The student deleted many phrases from the original (such as "The world of the Ancient Near East") and substituted synonyms ("ceremonies" for "rituals," for example). But the structure of the student's prose is that of Davidson, following exactly the latter half of Davidson's sentence. The student obviously did not write this passage with the intention of deceiving, for he acknowledges that these are Davidson's ideas ("Davidson explains"). The student's motivation sprang from neither a lack of morality nor an ignorance of footnoting procedures, but rather from a difficulty in understanding Davidson's text.

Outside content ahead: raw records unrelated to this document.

### config.mk
export PLATFORM = sky130hd
export DESIGN_NAME = mfp
export DESIGN_NICKNAME = d
export VERILOG_FILES = /design/src/logic/mfp_reg_pkg.sv /design/src/logic/mfp_irq_pkg.sv /design/src/logic/mfp_bus_if.sv /design/src/logic/io_fifo.sv /design/src/logic/mfp_timer.sv /design/src/logic/mfp_irq_ctrl.sv /design/src/logic/mfp_bus_decode.sv /design/src/logic/mfp.sv
export VERILOG_INCLUDE_DIRS = /design/src /design/src/logic
export SDC_FILE = /design/constraint.sdc
export NUM_CORES = 1
export LEC_CHECK = 0
export ABC_CLOCK_PERIOD_IN_PS = 2900
export BUFFER_PORTS_ARGS = -buffer_cell sky130_fd_sc_hd__buf_2
export CORE_ASPECT_RATIO = 1.5
export CORE_MARGIN = 2
export CORE_UTILIZATION = 55
export DETAILED_ROUTE_END_ITERATION = 7
export PLACE_DENSITY = 0.75
export SYNTH_ARGS = -nofsm -noshare
export SYNTH_HDL_FRONTEND = slang
export SYNTH_SLANG_ARGS = --single-unit
### constraint.sdc
create_clock -name clk -period 2.9 [get_ports clk]
set_input_delay 0.29 -clock clk [delete_from_list [all_inputs] [get_ports clk]]
set_output_delay 0.29 -clock clk [all_outputs]
set_load 0.05 [all_outputs]
### src/logic/mfp_config.svh
/*
 build-time sizes for the peripheral
 the fifo depth must be a power of two, pointers wrap by overflow
 prescaler width must hold the largest divisor (200)
*/
`ifndef MFP_CONFIG_SVH
`define MFP_CONFIG_SVH

// entries in each serial link fifo
`define MFP_FIFO_DEPTH 8

// bits in the timer prescaler counter
`define MFP_PRESCALE_W 8

// vector register after reset, s-bit clear so no in-service tracking
`define MFP_VR_RESET 8'h40

`endif

### src/logic/mfp_reg_pkg.sv
/*
 cpu side view of the register file
 only the registers that exist in this design get an address name
 timer c/d and usart sync/ucr addresses read back as zero
*/
package mfp_reg_pkg;

	// 5-bit register numbers as seen on the cpu address lines
	typedef enum logic [4:0] {
		GPIP = 5'h00,
		AER  = 5'h01,
		DDR  = 5'h02,
		IERA = 5'h03,
		IERB = 5'h04,
		IPRA = 5'h05,
		IPRB = 5'h06,
		ISRA = 5'h07,
		ISRB = 5'h08,
		IMRA = 5'h09,
		IMRB = 5'h0A,
		VR   = 5'h0B,
		TACR = 5'h0C,
		TBCR = 5'h0D,
		TADR = 5'h0F,
		TBDR = 5'h10,
		RSR  = 5'h15,
		TSR  = 5'h16,
		UDR  = 5'h17
	} reg_addr_e;

	typedef logic [7:0] byte_t;

	// interrupt controller state handed to the read mux
	typedef struct packed {
		logic [15:0] ier;
		logic [15:0] ipr;
		logic [15:0] isr;
		logic [15:0] imr;
		byte_t       vr;
	} irq_regs_t;

endpackage

### src/logic/mfp_irq_pkg.sv
/*
 interrupt source numbers and timer prescale codes
 sources 4, 5, 9 and 11 belong to missing blocks and never go pending
*/
package mfp_irq_pkg;

	`include "mfp_config.svh"

	// bit positions in the 16-bit ier/ipr/imr/isr words
	typedef enum logic [3:0] {
		GPIP0    = 4'd0,
		GPIP1    = 4'd1,
		GPIP2    = 4'd2,
		GPIP3    = 4'd3,
		GPIP4    = 4'd6,
		GPIP5    = 4'd7,
		TIMER_B  = 4'd8,
		TX_EMPTY = 4'd10,
		RX_FULL  = 4'd12,
		TIMER_A  = 4'd13,
		GPIP6    = 4'd14,
		GPIP7    = 4'd15
	} irq_src_e;

	// low three bits of tacr/tbcr, delay mode only
	typedef enum logic [2:0] {
		STOP, DIV4, DIV10, DIV16, DIV50, DIV64, DIV100, DIV200
	} prescale_e;

	localparam int unsigned PRESCALE_W = `MFP_PRESCALE_W;

	// clock divisor for a prescale code, stop maps to 1 and is gated elsewhere
	function automatic logic [PRESCALE_W-1:0] prescale_div(input prescale_e p);
		logic [PRESCALE_W-1:0] d;
		case (p)
			DIV4:    d = PRESCALE_W'(4);
			DIV10:   d = PRESCALE_W'(10);
			DIV16:   d = PRESCALE_W'(16);
			DIV50:   d = PRESCALE_W'(50);
			DIV64:   d = PRESCALE_W'(64);
			DIV100:  d = PRESCALE_W'(100);
			DIV200:  d = PRESCALE_W'(200);
			default: d = PRESCALE_W'(1);
		endcase
		return d;
	endfunction

endpackage

### src/logic/mfp_bus_if.sv
/*
 decoded register access, valid for the one cycle of the cpu access
 sinks compare addr against their own registers
*/
interface mfp_bus_if;

	// write strobe, sel and ds qualified
	logic wr_o;
	// read strobe, same qualification
	logic rd_o;
	mfp_reg_pkg::reg_addr_e addr;
	mfp_reg_pkg::byte_t wdata;

	// decoder drives the access
	modport dec (output wr_o, rd_o, addr, wdata);

	// timers and interrupt controller only listen
	modport sink (input wr_o, rd_o, addr, wdata);

endinterface

### src/logic/io_fifo.sv
/*
 single clock byte fifo for the io controller link
 push while full is dropped, pop while empty is ignored
 data_o shows the head entry combinationally
*/
module io_fifo (
	input  logic               clk,
	input  logic               reset,
	input  logic               push_i,
	input  mfp_reg_pkg::byte_t data_i,
	input  logic               pop_i,
	output mfp_reg_pkg::byte_t data_o,
	output logic               full_o,
	output logic               avail_o
);

	`include "mfp_config.svh"

	localparam int unsigned AW = $clog2(`MFP_FIFO_DEPTH);
	localparam logic [AW:0] FULL_CNT = (AW+1)'(`MFP_FIFO_DEPTH);

	mfp_reg_pkg::byte_t mem [`MFP_FIFO_DEPTH];
	logic [AW-1:0] wr_ptr;
	logic [AW-1:0] rd_ptr;
	logic [AW:0] count;
	logic push_ok;
	logic pop_ok;

	assign full_o = (count == FULL_CNT);
	assign avail_o = (count != '0);
	assign push_ok = push_i && !full_o;
	assign pop_ok = pop_i && avail_o;
	assign data_o = mem[rd_ptr];

	// pointers wrap on overflow, depth is a power of two
	always_ff @(posedge clk) begin
		if (reset) begin
			wr_ptr <= '0;
			rd_ptr <= '0;
			count <= '0;
		end else begin
			if (push_ok) begin
				wr_ptr <= wr_ptr + 1'b1;
			end
			if (pop_ok) begin
				rd_ptr <= rd_ptr + 1'b1;
			end
			if (push_ok && !pop_ok) begin
				count <= count + 1'b1;
			end else if (pop_ok && !push_ok) begin
				count <= count - 1'b1;
			end
		end
	end

	always_ff @(posedge clk) begin
		if (push_ok) begin
			mem[wr_ptr] <= data_i;
		end
	end

	a_count_bound: assert property (
		@(posedge clk) disable iff (reset) count <= FULL_CNT
	) else $error("fifo count above depth");

endmodule

### src/logic/mfp_timer.sv
/*
 one 8-bit timer in delay mode, prescaler counts clk
 reload value 0 gives 256 counts, data writes load the counter only while stopped
 t_i is synchronised and shown in ctrl bit 7, it gates nothing yet
*/
module mfp_timer #(
	parameter mfp_reg_pkg::reg_addr_e CTRL_ADDR = mfp_reg_pkg::TACR,
	parameter mfp_reg_pkg::reg_addr_e DATA_ADDR = mfp_reg_pkg::TADR
) (
	input  logic               clk,
	input  logic               reset,
	mfp_bus_if.sink            bus,
	input  logic               t_i,
	output logic               done_o,
	output mfp_reg_pkg::byte_t ctrl_o,
	output mfp_reg_pkg::byte_t count_o
);

	`include "mfp_config.svh"

	mfp_irq_pkg::prescale_e mode;
	logic [`MFP_PRESCALE_W-1:0] presc;
	logic [`MFP_PRESCALE_W-1:0] div;
	mfp_reg_pkg::byte_t reload;
	mfp_reg_pkg::byte_t count;
	logic [1:0] t_sync;
	logic ctrl_we;
	logic data_we;
	logic running;
	logic tick;

	assign ctrl_we = bus.wr_o && (bus.addr == CTRL_ADDR);
	assign data_we = bus.wr_o && (bus.addr == DATA_ADDR);
	assign running = (mode != mfp_irq_pkg::STOP);
	assign div = mfp_irq_pkg::prescale_div(mode);

	// a control write restarts the prescaler, so no tick in that cycle
	assign tick = running && !ctrl_we && (presc == div - 1'b1);

	always_ff @(posedge clk) begin
		if (reset) begin
			mode <= mfp_irq_pkg::STOP;
			presc <= '0;
			count <= '0;
			done_o <= 1'b0;
			t_sync <= '0;
		end else begin
			t_sync <= {t_sync[0], t_i};
			// one-cycle pulse after the tick that expires the count
			done_o <= tick && (count == 8'd1);
			if (ctrl_we) begin
				mode <= mfp_irq_pkg::prescale_e'(bus.wdata[2:0]);
				presc <= '0;
			end else if (tick) begin
				presc <= '0;
			end else if (running) begin
				presc <= presc + 1'b1;
			end
			if (data_we && !running) begin
				count <= bus.wdata;
			end else if (tick) begin
				// 0 wraps to 255 here, giving 256 counts
				count <= (count == 8'd1) ? reload : count - 1'b1;
			end
		end
	end

	// reload value is kept across stop and restart
	always_ff @(posedge clk) begin
		if (data_we) begin
			reload <= bus.wdata;
		end
	end

	assign ctrl_o = {t_sync[1], 4'b0000, mode};
	assign count_o = count;

	a_done_single: assert property (
		@(posedge clk) disable iff (reset) done_o |=> !done_o
	) else $error("timer done held for two cycles");

endmodule

### src/logic/mfp_irq_ctrl.sv
/*
 16-source interrupt controller
 gpio events are edge sensitive, aer bit 1 selects the rising edge
 timer c/d and usart error sources are absent, their bits never go pending
 isr tracking only when vr bit 3 is set
*/
module mfp_irq_ctrl (
	input  logic                   clk,
	input  logic                   reset,
	mfp_bus_if.sink                bus,
	input  mfp_reg_pkg::byte_t     gpio_i,
	input  mfp_reg_pkg::byte_t     aer_i,
	input  logic                   timer_a_done_i,
	input  logic                   timer_b_done_i,
	input  logic                   tx_full_i,
	input  logic                   rx_avail_i,
	input  logic                   iack_i,
	output logic                   irq_o,
	output mfp_reg_pkg::byte_t     vec_o,
	output mfp_reg_pkg::irq_regs_t irq_regs_o
);

	`include "mfp_config.svh"

	logic [15:0] ier, ipr, imr, isr;
	logic [15:0] ier_nxt, ipr_nxt, imr_nxt, isr_nxt;
	mfp_reg_pkg::byte_t vr, vr_nxt;
	mfp_reg_pkg::byte_t gpio_d1, gpio_d2;
	mfp_reg_pkg::byte_t vec_q;
	logic [7:0] gpio_fall;
	logic [15:0] events;
	logic [15:0] pending;
	logic [3:0] top_pending;
	logic [3:0] top_service;
	logic tx_full_d, rx_avail_d, iack_d;
	logic ack_start;

	// index of the highest set bit, 0 when empty
	function automatic logic [3:0] top_bit(input logic [15:0] v);
		logic [3:0] idx;
		idx = 4'd0;
		for (int b = 0; b < 16; b++) begin
			if (v[b]) begin
				idx = 4'(b);
			end
		end
		return idx;
	endfunction

	// two stage input delay with polarity applied up front
	always_ff @(posedge clk) begin
		if (reset) begin
			gpio_d1 <= '0;
			gpio_d2 <= '0;
			tx_full_d <= 1'b0;
			rx_avail_d <= 1'b0;
			iack_d <= 1'b0;
		end else begin
			gpio_d1 <= gpio_i ^ aer_i;
			gpio_d2 <= gpio_d1;
			tx_full_d <= tx_full_i;
			rx_avail_d <= rx_avail_i;
			iack_d <= iack_i;
		end
	end

	assign gpio_fall = gpio_d2 & ~gpio_d1;
	assign ack_start = iack_i && !iack_d;
	assign pending = ipr & imr;
	assign top_pending = top_bit(pending);
	assign top_service = top_bit(isr);

	// map event sources onto their interrupt numbers
	always_comb begin
		events = '0;
		events[mfp_irq_pkg::GPIP0] = gpio_fall[0];
		events[mfp_irq_pkg::GPIP1] = gpio_fall[1];
		events[mfp_irq_pkg::GPIP2] = gpio_fall[2];
		events[mfp_irq_pkg::GPIP3] = gpio_fall[3];
		events[mfp_irq_pkg::GPIP4] = gpio_fall[4];
		events[mfp_irq_pkg::GPIP5] = gpio_fall[5];
		events[mfp_irq_pkg::GPIP6] = gpio_fall[6];
		events[mfp_irq_pkg::GPIP7] = gpio_fall[7];
		events[mfp_irq_pkg::TIMER_A] = timer_a_done_i;
		events[mfp_irq_pkg::TIMER_B] = timer_b_done_i;
		// outbound fifo left the full state
		events[mfp_irq_pkg::TX_EMPTY] = tx_full_d && !tx_full_i;
		// inbound fifo just got its first byte
		events[mfp_irq_pkg::RX_FULL] = !rx_avail_d && rx_avail_i;
	end

	// acknowledge first, then new events, then cpu writes win
	always_comb begin
		ier_nxt = ier;
		ipr_nxt = ipr;
		imr_nxt = imr;
		isr_nxt = isr;
		vr_nxt = vr;
		if (ack_start && (|pending)) begin
			ipr_nxt[top_pending] = 1'b0;
			if (vr[3]) begin
				isr_nxt[top_pending] = 1'b1;
			end
		end
		ipr_nxt = ipr_nxt | (events & ier);
		if (bus.wr_o) begin
			case (bus.addr)
				// disabling a source also drops its pending bit
				mfp_reg_pkg::IERA: begin
					ier_nxt[15:8] = bus.wdata;
					ipr_nxt[15:8] = ipr_nxt[15:8] & bus.wdata;
				end
				mfp_reg_pkg::IERB: begin
					ier_nxt[7:0] = bus.wdata;
					ipr_nxt[7:0] = ipr_nxt[7:0] & bus.wdata;
				end
				// zero bits clear, one bits leave alone
				mfp_reg_pkg::IPRA: ipr_nxt[15:8] = ipr_nxt[15:8] & bus.wdata;
				mfp_reg_pkg::IPRB: ipr_nxt[7:0] = ipr_nxt[7:0] & bus.wdata;
				mfp_reg_pkg::ISRA: isr_nxt[15:8] = isr_nxt[15:8] & bus.wdata;
				mfp_reg_pkg::ISRB: isr_nxt[7:0] = isr_nxt[7:0] & bus.wdata;
				mfp_reg_pkg::IMRA: imr_nxt[15:8] = bus.wdata;
				mfp_reg_pkg::IMRB: imr_nxt[7:0] = bus.wdata;
				mfp_reg_pkg::VR:   vr_nxt = bus.wdata;
				default: ;
			endcase
		end
	end

	always_ff @(posedge clk) begin
		if (reset) begin
			ier <= '0;
			ipr <= '0;
			imr <= '0;
			isr <= '0;
			vr <= `MFP_VR_RESET;
		end else begin
			ier <= ier_nxt;
			ipr <= ipr_nxt;
			imr <= imr_nxt;
			isr <= isr_nxt;
			vr <= vr_nxt;
		end
	end

	// vector frozen for the whole acknowledge cycle
	always_ff @(posedge clk) begin
		if (!iack_i) begin
			vec_q <= {vr[7:4], top_pending};
		end
	end

	// same level as in-service still interrupts
	assign irq_o = (|pending) && (top_pending >= top_service);
	assign vec_o = vec_q;
	assign irq_regs_o = '{ier: ier, ipr: ipr, isr: isr, imr: imr, vr: vr};

	a_vec_stable: assert property (
		@(posedge clk) disable iff (reset) iack_i ##1 iack_i |-> $stable(vec_o)
	) else $error("vector changed during iack");

endmodule

### src/logic/mfp_bus_decode.sv
/*
 cpu access decode and read mux
 accesses last one clock, ds is active low, rw high means read
 gpip has no output drivers, ddr only steers read-back
*/
module mfp_bus_decode (
	input  logic                   clk,
	input  logic                   reset,
	input  mfp_reg_pkg::byte_t     din_i,
	input  logic                   sel_i,
	input  logic [4:0]             addr_i,
	input  logic                   ds_i,
	input  logic                   rw_i,
	output mfp_reg_pkg::byte_t     dout_o,
	input  logic                   iack_i,
	mfp_bus_if.dec                 bus,
	input  mfp_reg_pkg::byte_t     gpio_i,
	input  mfp_reg_pkg::byte_t     tacr_i,
	input  mfp_reg_pkg::byte_t     tbcr_i,
	input  mfp_reg_pkg::byte_t     tadr_i,
	input  mfp_reg_pkg::byte_t     tbdr_i,
	input  mfp_reg_pkg::irq_regs_t irq_regs_i,
	input  mfp_reg_pkg::byte_t     vec_i,
	input  mfp_reg_pkg::byte_t     rx_data_i,
	input  logic                   rx_avail_i,
	input  logic                   tx_full_i,
	output logic                   tx_push_o,
	output logic                   rx_pop_o,
	output mfp_reg_pkg::byte_t     aer_o
);

	mfp_reg_pkg::byte_t gpip;
	mfp_reg_pkg::byte_t aer;
	mfp_reg_pkg::byte_t ddr;
	logic [1:0] rsr_ctrl;
	logic [3:0] tsr_ctrl;
	logic access;

	assign access = sel_i && !ds_i;
	assign bus.wr_o = access && !rw_i;
	assign bus.rd_o = access && rw_i;
	assign bus.addr = mfp_reg_pkg::reg_addr_e'(addr_i);
	assign bus.wdata = din_i;

	// udr write feeds the outbound fifo, udr read pops the inbound head
	assign tx_push_o = bus.wr_o && (bus.addr == mfp_reg_pkg::UDR);
	assign rx_pop_o = bus.rd_o && (bus.addr == mfp_reg_pkg::UDR);
	assign aer_o = aer;

	// port and usart control registers
	always_ff @(posedge clk) begin
		if (reset) begin
			gpip <= '0;
			aer <= '0;
			ddr <= '0;
			rsr_ctrl <= '0;
			tsr_ctrl <= '0;
		end else if (bus.wr_o) begin
			case (bus.addr)
				mfp_reg_pkg::GPIP: gpip <= din_i;
				mfp_reg_pkg::AER:  aer <= din_i;
				mfp_reg_pkg::DDR:  ddr <= din_i;
				mfp_reg_pkg::RSR:  rsr_ctrl <= din_i[1:0];
				mfp_reg_pkg::TSR:  tsr_ctrl <= din_i[3:0];
				default: ;
			endcase
		end
	end

	// read mux, vector only when the cpu is not selecting a register
	always_comb begin
		dout_o = '0;
		if (bus.rd_o) begin
			case (bus.addr)
				// ddr bit set means pin is an output, show the latch
				mfp_reg_pkg::GPIP: dout_o = (gpio_i & ~ddr) | (gpip & ddr);
				mfp_reg_pkg::AER:  dout_o = aer;
				mfp_reg_pkg::DDR:  dout_o = ddr;
				mfp_reg_pkg::IERA: dout_o = irq_regs_i.ier[15:8];
				mfp_reg_pkg::IERB: dout_o = irq_regs_i.ier[7:0];
				mfp_reg_pkg::IPRA: dout_o = irq_regs_i.ipr[15:8];
				mfp_reg_pkg::IPRB: dout_o = irq_regs_i.ipr[7:0];
				mfp_reg_pkg::ISRA: dout_o = irq_regs_i.isr[15:8];
				mfp_reg_pkg::ISRB: dout_o = irq_regs_i.isr[7:0];
				mfp_reg_pkg::IMRA: dout_o = irq_regs_i.imr[15:8];
				mfp_reg_pkg::IMRB: dout_o = irq_regs_i.imr[7:0];
				mfp_reg_pkg::VR:   dout_o = irq_regs_i.vr;
				mfp_reg_pkg::TACR: dout_o = tacr_i;
				mfp_reg_pkg::TBCR: dout_o = tbcr_i;
				mfp_reg_pkg::TADR: dout_o = tadr_i;
				mfp_reg_pkg::TBDR: dout_o = tbdr_i;
				// buffer full flag in bit 7
				mfp_reg_pkg::RSR:  dout_o = {rx_avail_i, 5'b00000, rsr_ctrl};
				// tx buffer empty means room in the fifo
				mfp_reg_pkg::TSR:  dout_o = {!tx_full_i, 3'b000, tsr_ctrl};
				mfp_reg_pkg::UDR:  dout_o = rx_data_i;
				default:           dout_o = '0;
			endcase
		end else if (iack_i) begin
			dout_o = vec_i;
		end
	end

	// the cpu never runs a register access inside an acknowledge cycle
	a_no_access_in_iack: assert property (
		@(posedge clk) disable iff (reset) iack_i |-> !access
	) else $error("register access during iack");

endmodule

### src/logic/mfp.sv
/*
 mfp top level, 68000-style register bus at 5-bit addresses
 one-clock accesses sampled at the rising edge, ds active low
 timers a and b in delay mode only, no serial shifter or gpip drivers
*/
module mfp (
	input  logic               clk,
	input  logic               reset,
	input  mfp_reg_pkg::byte_t din_i,
	input  logic               sel_i,
	input  logic [4:0]         addr_i,
	input  logic               ds_i,
	input  logic               rw_i,
	output mfp_reg_pkg::byte_t dout_o,
	output logic               irq_o,
	input  logic               iack_i,
	output logic               serial_data_out_available_o,
	input  logic               serial_strobe_out_i,
	output mfp_reg_pkg::byte_t serial_data_out_o,
	input  logic               serial_strobe_in_i,
	input  mfp_reg_pkg::byte_t serial_data_in_i,
	output logic               serial_data_in_full_o,
	input  logic [1:0]         t_i,
	input  mfp_reg_pkg::byte_t gpio_i
);

	mfp_bus_if bus ();

	mfp_reg_pkg::byte_t tacr, tbcr, tadr, tbdr;
	mfp_reg_pkg::byte_t vec, aer, rx_data;
	mfp_reg_pkg::irq_regs_t irq_regs;
	logic timer_a_done, timer_b_done;
	logic tx_full, tx_push, rx_pop, rx_avail;

	mfp_bus_decode u_decode (
		.clk, .reset, .din_i, .sel_i, .addr_i, .ds_i, .rw_i, .dout_o, .iack_i,
		.bus (bus.dec), .gpio_i,
		.tacr_i (tacr), .tbcr_i (tbcr), .tadr_i (tadr), .tbdr_i (tbdr),
		.irq_regs_i (irq_regs), .vec_i (vec),
		.rx_data_i (rx_data), .rx_avail_i (rx_avail), .tx_full_i (tx_full),
		.tx_push_o (tx_push), .rx_pop_o (rx_pop), .aer_o (aer)
	);

	mfp_timer #(.CTRL_ADDR(mfp_reg_pkg::TACR), .DATA_ADDR(mfp_reg_pkg::TADR)) timer_a (
		.clk, .reset, .bus (bus.sink), .t_i (t_i[0]),
		.done_o (timer_a_done), .ctrl_o (tacr), .count_o (tadr)
	);

	mfp_timer #(.CTRL_ADDR(mfp_reg_pkg::TBCR), .DATA_ADDR(mfp_reg_pkg::TBDR)) timer_b (
		.clk, .reset, .bus (bus.sink), .t_i (t_i[1]),
		.done_o (timer_b_done), .ctrl_o (tbcr), .count_o (tbdr)
	);

	mfp_irq_ctrl u_irq (
		.clk, .reset, .bus (bus.sink), .gpio_i, .aer_i (aer),
		.timer_a_done_i (timer_a_done), .timer_b_done_i (timer_b_done),
		.tx_full_i (tx_full), .rx_avail_i (rx_avail), .iack_i,
		.irq_o, .vec_o (vec), .irq_regs_o (irq_regs)
	);

	// cpu writes udr, io controller drains
	io_fifo fifo_out (
		.clk, .reset, .push_i (tx_push), .data_i (din_i),
		.pop_i (serial_strobe_out_i), .data_o (serial_data_out_o),
		.full_o (tx_full), .avail_o (serial_data_out_available_o)
	);

	// io controller fills, cpu reads udr
	io_fifo fifo_in (
		.clk, .reset, .push_i (serial_strobe_in_i), .data_i (serial_data_in_i),
		.pop_i (rx_pop), .data_o (rx_data),
		.full_o (serial_data_in_full_o), .avail_o (rx_avail)
	);

endmodule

Patchwriting in such a situation can be an effective means of helping the writer understand difficult material; blending the words and phrasing of the source with one's own words and phrasing may have helped the student comprehend the source. But it is not an acceptable practice for public writing-for the papers that one hands in. Patchwriting can help the student toward comprehending the source; but patchwriting itself demonstrates that the student does not yet understand that source. The next step beyond patchwriting-a step whereby you can come to understand the text-is effective summary: Read the source through quickly to get its general ideas, perhaps reading only the first sentence of each paragraph. Then re-read, more slowly. Go through it a third time and take notes. Then let some time elapse-a half hour should be enough-and with the book closed, write your own summary of it. (Never try to summarize or paraphrase a source while looking at that source.) With the book closed, what you write will be in your own words and sentences. Once you have drafted your summary, go back to the book and check to see if any of your phrasing resembles that of the source; if so, quote it exactly. Provide page citations for both your paraphrases and for quotations. Also, check your version to see what you forgot; what you forgot is usually what you didn't understand. Now it is time to visit your instructor for additional help in understanding the material. But you must never let yourself fall into patchwriting as a substitute for understanding the material.